## config.mk

```make
export PLATFORM = sky130hd
export DESIGN_NAME = http_byte_range_parser
export DESIGN_NICKNAME = d
export VERILOG_FILES = /design/src/rtl/hbr_pkg.sv /design/src/rtl/hbr_parse.sv /design/src/rtl/hbr_eval.sv /design/src/rtl/http_byte_range_parser.sv
export SDC_FILE = /design/constraint.sdc
export NUM_CORES = 2
export LEC_CHECK = 0
export BUFFER_PORTS_ARGS = -buffer_cell sky130_fd_sc_hd__buf_2
export CAP_MARGIN = 40
export CORE_UTILIZATION = 50
export CTS_BUF_LIST = sky130_fd_sc_hd__clkbuf_16
export DETAILED_ROUTE_END_ITERATION = 7
export PLACE_DENSITY = 0.68
export SLEW_MARGIN = 5
export SYNTH_ARGS = -nofsm -noshare
export SYNTH_HDL_FRONTEND = slang
export SYNTH_SLANG_ARGS = --single-unit
export TNS_END_PERCENT = 1
```

## constraint.sdc

```tcl
create_clock -name clk -period 6.9 [get_ports clk]
set_clock_uncertainty 0.2 [all_clocks]
set_input_delay 1.38 -clock clk [delete_from_list [all_inputs] [get_ports clk]]
set_output_delay 1.38 -clock clk [all_outputs]
set_load 0.1 [all_outputs]
```

## src/rtl/hbr_pkg.sv

```systemverilog
package hbr_pkg;

    localparam int TEXT_W  = 8;
    localparam int NUM_W   = 64;
    localparam int ACC_W   = NUM_W + 4;
    localparam int IN_TDATA_W  = 72;
    localparam int OUT_TDATA_W = 2 * NUM_W;

    localparam logic [2:0] PREFIX_LEN = 3'd6;

    localparam logic [TEXT_W-1:0] CHAR_COMMA = 8'h2C;
    localparam logic [TEXT_W-1:0] CHAR_DASH  = 8'h2D;
    localparam logic [TEXT_W-1:0] CHAR_ZERO  = 8'h30;
    localparam logic [TEXT_W-1:0] CHAR_NINE  = 8'h39;

    typedef struct packed {
        logic             failed;
        logic             prefix_done;
        logic             after_dash;
        logic             first_has_digit;
        logic             second_has_digit;
        logic [NUM_W-1:0] first_number;
        logic [NUM_W-1:0] second_number;
        logic [NUM_W-1:0] total_length;
    } hbr_snap_t;

    // expected character of "bytes=" at each prefix position
    function automatic logic [TEXT_W-1:0] hbr_prefix_char(input logic [2:0] pos);
        logic [TEXT_W-1:0] ch;
        case (pos)
            3'd0:    ch = 8'h62;
            3'd1:    ch = 8'h79;
            3'd2:    ch = 8'h74;
            3'd3:    ch = 8'h65;
            3'd4:    ch = 8'h73;
            3'd5:    ch = 8'h3D;
            default: ch = 8'h00;
        endcase
        return ch;
    endfunction

endpackage

```

## src/rtl/hbr_parse.sv

```systemverilog
module hbr_parse (
    input  logic                              clk,
    input  logic                              rst_n,
    input  logic                              s_axis_tvalid,
    output logic                              s_axis_tready,
    // text_byte [7:0], total_length [71:8]
    input  logic [hbr_pkg::IN_TDATA_W-1:0]    s_axis_tdata,
    input  logic                              s_axis_tlast,
    input  logic                              snap_ready,
    output logic                              snap_valid,
    output hbr_pkg::hbr_snap_t                snap
);
    import hbr_pkg::*;

    logic                in_valid_reg;
    logic [TEXT_W-1:0]   in_byte_reg;
    logic                in_last_reg;
    logic [NUM_W-1:0]    in_total_reg;

    logic [2:0]          pos_reg, pos_next;
    logic                after_dash_reg, after_dash_next;
    logic [NUM_W-1:0]    first_reg, first_next;
    logic                first_has_reg, first_has_next;
    logic [NUM_W-1:0]    second_reg, second_next;
    logic                second_has_reg, second_has_next;
    logic                failed_reg, failed_next;

    hbr_snap_t           snap_reg, snap_next;
    logic                snap_valid_reg, snap_valid_next;

    logic                take;
    logic [NUM_W-1:0]    acc_sel;
    logic [ACC_W-1:0]    acc_wide;
    logic [TEXT_W-1:0]   digit_val;

    assign take          = in_valid_reg && (!in_last_reg || !snap_valid_reg || snap_ready);
    assign s_axis_tready = !in_valid_reg || take;
    assign snap_valid    = snap_valid_reg;
    assign snap          = snap_reg;

    // multiply-by-ten accumulate on the active part
    assign acc_sel   = after_dash_reg ? second_reg : first_reg;
    assign digit_val = in_byte_reg - CHAR_ZERO;
    assign acc_wide  = ({4'b0, acc_sel} << 3) + ({4'b0, acc_sel} << 1)
                     + {{(ACC_W-4){1'b0}}, digit_val[3:0]};

    always_comb
    begin
        pos_next        = pos_reg;
        after_dash_next = after_dash_reg;
        first_next      = first_reg;
        first_has_next  = first_has_reg;
        second_next     = second_reg;
        second_has_next = second_has_reg;
        failed_next     = failed_reg;
        if (in_byte_reg == CHAR_COMMA)
        begin
            failed_next = 1'b1;
        end
        else if (pos_reg < PREFIX_LEN)
        begin
            if (in_byte_reg != hbr_prefix_char(pos_reg))
            begin
                failed_next = 1'b1;
            end
            pos_next = pos_reg + 3'd1;
        end
        else if (in_byte_reg == CHAR_DASH && !after_dash_reg)
        begin
            after_dash_next = 1'b1;
        end
        else if (!(in_byte_reg inside {[CHAR_ZERO:CHAR_NINE]}))
        begin
            failed_next = 1'b1;
        end
        else
        begin
            if (acc_wide[ACC_W-1:NUM_W] != 4'd0)
            begin
                failed_next = 1'b1;
            end
            else if (after_dash_reg)
            begin
                second_next = acc_wide[NUM_W-1:0];
            end
            else
            begin
                first_next = acc_wide[NUM_W-1:0];
            end
            if (after_dash_reg)
            begin
                second_has_next = 1'b1;
            end
            else
            begin
                first_has_next = 1'b1;
            end
        end
    end

    always_comb
    begin
        snap_next.failed           = failed_next;
        snap_next.prefix_done      = (pos_next >= PREFIX_LEN);
        snap_next.after_dash       = after_dash_next;
        snap_next.first_has_digit  = first_has_next;
        snap_next.second_has_digit = second_has_next;
        snap_next.first_number     = first_next;
        snap_next.second_number    = second_next;
        snap_next.total_length     = in_total_reg;
        snap_valid_next = (snap_valid_reg && !snap_ready) || (take && in_last_reg);
    end

    always_ff @(posedge clk or negedge rst_n)
    begin
        if (!rst_n)
        begin
            in_valid_reg   <= 1'b0;
            snap_valid_reg <= 1'b0;
            pos_reg        <= 3'd0;
            after_dash_reg <= 1'b0;
            first_reg      <= '0;
            first_has_reg  <= 1'b0;
            second_reg     <= '0;
            second_has_reg <= 1'b0;
            failed_reg     <= 1'b0;
        end
        else
        begin
            snap_valid_reg <= snap_valid_next;
            if (s_axis_tready)
            begin
                in_valid_reg <= s_axis_tvalid;
            end
            if (take)
            begin
                if (in_last_reg)
                begin
                    // end of header: clear for the next one
                    pos_reg        <= 3'd0;
                    after_dash_reg <= 1'b0;
                    first_reg      <= '0;
                    first_has_reg  <= 1'b0;
                    second_reg     <= '0;
                    second_has_reg <= 1'b0;
                    failed_reg     <= 1'b0;
                end
                else
                begin
                    pos_reg        <= pos_next;
                    after_dash_reg <= after_dash_next;
                    first_reg      <= first_next;
                    first_has_reg  <= first_has_next;
                    second_reg     <= second_next;
                    second_has_reg <= second_has_next;
                    failed_reg     <= failed_next;
                end
            end
        end
    end

    always_ff @(posedge clk)
    begin
        if (s_axis_tvalid && s_axis_tready)
        begin
            in_byte_reg  <= s_axis_tdata[TEXT_W-1:0];
            in_last_reg  <= s_axis_tlast;
            in_total_reg <= s_axis_tdata[TEXT_W+NUM_W-1:TEXT_W];
        end
        if (take && in_last_reg)
        begin
            snap_reg <= snap_next;
        end
    end

endmodule

```

## src/rtl/hbr_eval.sv

```systemverilog
module hbr_eval (
    input  logic                              clk,
    input  logic                              rst_n,
    input  logic                              snap_valid,
    input  hbr_pkg::hbr_snap_t                snap,
    output logic                              snap_ready,
    output logic                              m_axis_tvalid,
    input  logic                              m_axis_tready,
    // range_offset [63:0], range_length [127:64]
    output logic [hbr_pkg::OUT_TDATA_W-1:0]   m_axis_tdata,
    // range_ok [0]
    output logic                              m_axis_tuser
);
    import hbr_pkg::*;

    logic                out_valid_reg;
    logic                ok_reg, ok_next;
    logic [NUM_W-1:0]    offset_reg, offset_next;
    logic [NUM_W-1:0]    length_reg, length_next;

    logic                base_ok;
    logic                first_in;
    logic [NUM_W-1:0]    total_minus_second;
    logic [NUM_W-1:0]    total_minus_first;
    logic [NUM_W-1:0]    span;

    assign snap_ready    = !out_valid_reg || m_axis_tready;
    assign m_axis_tvalid = out_valid_reg;
    assign m_axis_tuser  = ok_reg;
    assign m_axis_tdata  = {length_reg, offset_reg};

    assign base_ok            = !snap.failed && snap.prefix_done && snap.after_dash;
    assign first_in           = snap.first_number < snap.total_length;
    assign total_minus_second = snap.total_length - snap.second_number;
    assign total_minus_first  = snap.total_length - snap.first_number;
    assign span               = snap.second_number - snap.first_number + 64'd1;

    always_comb
    begin
        ok_next     = 1'b0;
        offset_next = '0;
        length_next = '0;
        if (base_ok)
        begin
            if (!snap.first_has_digit)
            begin
                if (snap.second_has_digit)
                begin
                    ok_next = 1'b1;
                    if (snap.second_number <= snap.total_length)
                    begin
                        offset_next = total_minus_second;
                        length_next = snap.second_number;
                    end
                    else
                    begin
                        length_next = snap.total_length;
                    end
                end
            end
            else if (first_in)
            begin
                if (!snap.second_has_digit)
                begin
                    ok_next     = 1'b1;
                    offset_next = snap.first_number;
                    length_next = total_minus_first;
                end
                else if (snap.second_number < snap.total_length
                         && snap.second_number >= snap.first_number)
                begin
                    ok_next     = 1'b1;
                    offset_next = snap.first_number;
                    length_next = span;
                end
            end
        end
    end

    always_ff @(posedge clk or negedge rst_n)
    begin
        if (!rst_n)
        begin
            out_valid_reg <= 1'b0;
        end
        else if (snap_ready)
        begin
            out_valid_reg <= snap_valid;
        end
    end

    always_ff @(posedge clk)
    begin
        if (snap_ready && snap_valid)
        begin
            ok_reg     <= ok_next;
            offset_reg <= offset_next;
            length_reg <= length_next;
        end
    end

endmodule

```

## src/rtl/http_byte_range_parser.sv

```systemverilog
// channel   dir  handshake              tdata                              tuser / tlast
// s_axis    in   s_axis_tvalid/tready   text_byte[7:0], total_length[71:8] tlast = last_byte
// m_axis    out  m_axis_tvalid/tready   range_offset[63:0], range_length   tuser = range_ok
//
// One item per cycle if no output stall; limited by the 64-bit multiply-by-ten accumulate.
// A last byte passes the input, snapshot and output registers; other bytes give no result.
// Reset clears the parse state and all valid flags; no clearing pass follows.
// A stalled output holds its result while earlier stages keep filling.
module http_byte_range_parser (
    input  logic                              clk,
    input  logic                              rst_n,
    input  logic                              s_axis_tvalid,
    output logic                              s_axis_tready,
    // text_byte [7:0], total_length [71:8]
    input  logic [hbr_pkg::IN_TDATA_W-1:0]    s_axis_tdata,
    input  logic                              s_axis_tlast,
    output logic                              m_axis_tvalid,
    input  logic                              m_axis_tready,
    // range_offset [63:0], range_length [127:64]
    output logic [hbr_pkg::OUT_TDATA_W-1:0]   m_axis_tdata,
    // range_ok [0]
    output logic                              m_axis_tuser
);
    import hbr_pkg::*;

    logic      snap_valid;
    logic      snap_ready;
    hbr_snap_t snap;

    hbr_parse u_parse (
        .clk           (clk),
        .rst_n         (rst_n),
        .s_axis_tvalid (s_axis_tvalid),
        .s_axis_tready (s_axis_tready),
        .s_axis_tdata  (s_axis_tdata),
        .s_axis_tlast  (s_axis_tlast),
        .snap_ready    (snap_ready),
        .snap_valid    (snap_valid),
        .snap          (snap)
    );

    hbr_eval u_eval (
        .clk           (clk),
        .rst_n         (rst_n),
        .snap_valid    (snap_valid),
        .snap          (snap),
        .snap_ready    (snap_ready),
        .m_axis_tvalid (m_axis_tvalid),
        .m_axis_tready (m_axis_tready),
        .m_axis_tdata  (m_axis_tdata),
        .m_axis_tuser  (m_axis_tuser)
    );

endmodule
```

==> metrics <==
#FFs+latches synth 537; WP data required 7.08 ns; vias per cell 6.263; Post-CTS Resized 0; RSZ-0062 raised after global routing no; DP HPWL 104100 µm; synthesized area 40450 µm²; DIE AREA 82040 µm²; clock root cell clkbuf_16; total number of yosys warnings 0; nature of the critical path startpoint flop; FFs w/ async S/R, synth 25.70%; Cell variety after synth 90; layout net count 4851; diodes inserted 0; Horiz. Die Dim 286.4 µm; syn nets 4744; vias in the first global route 31820; Max-cap violations 0; data arrival time of the worst path 6.54 ns; IO Port Bufs 207; Leak 18.97 nW; Fmax 157.3 MHz; GP Congestion 0.9828; Final Max Tran Viols 0; multi-input logic area 23130 µm²; initial antenna violation count 0; Mapped Cells 4244; Crit Path Class reg -> reg; setup violators final 0; number of enable flip-flop cells after synthesis 399; Die Y 286.4 µm; DP Cell Count 5341; CTS Buf Count 57; Peak supply drop 0.2047 mV; Final Non-Filler Cells 5444; clock-pin slew on the worst setup and hold paths 0.06 ns; routed length per instance 24.29 µm; clk sinks 537; largest net degree at the start of global routing 128; DRC viols 0; Max-slew headroom 33.32%; cell row count 103; Antenna Violating Nets Remaining 0; cell type with the largest total area after synthesis edfxtp_1; H-tree Lvls 2; Register Area 15440 µm²; commonest non-fill, non-tap cell in the layout edfxtp_1; GR Util All Layers 31.72%; Routed WL 132200 µm; fin crit period 6.358 ns; drt first pass iters 6; sequential area share after synthesis 38.16%; crit-path cells mux2i_1 -> fa_1 -> fa_1 -> and2b_1 -> o21ai_1 -> a21oi_2 -> o21ai_1 -> o211a_1 -> o221a_1 -> or4_4 -> a2111oi_4 -> or3_1 -> a2111o_2 -> buf_4 -> o21ai_0; core area 79520 µm²; setup TNS 0 ns; hold_buf cts 0; share of layout cells above drive strength 1 10.13%; via count 34100; Hold Path Depth 0; Final Hold Fails 0; status completed; Crit Path Max Fanout 54; Layout area overhead 9.375%; number of flip-flops in the largest register 197; Worst Hold Class reg -> reg; Initial Util 50.87%; clk buf depth 3; crit-path max cell delay 0.67 ns; total gr overflow 0; Power Density 195.8 nW/µm²; Synth area leaders edfxtp_1, ha_1, dfrtp_1; R2R depth 15; Synth Flop Type edfxtp_1; CP Capture Type flop; Final Cycle Share 92.14%; Yosys top cell area share 29.62%; Fill cells 7165; Hold Slack 0.2143 ns; Syn Area/Cell 9.531 µm²; DR iter-0 viols 3679; Setup Buffers After CTS 0; TritonCTS clock tree yes; first-pass GRT wire length 198200 µm; I/O pin total 208; slowest cell on the critical path dfrtp_2; clk_lat worst skew 0.68 ns; commonest cells after routing, fill and taps aside edfxtp_1, ha_1, nand2_1; worst slew pin tran 0.9941 ns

───

### TASK BRIEF
Please copy out each line of the material that contains the string "result".

### ANSWER AREA
// A last byte passes the input, snapshot and output registers; other bytes give no result.
// A stalled output holds its result while earlier stages keep filling.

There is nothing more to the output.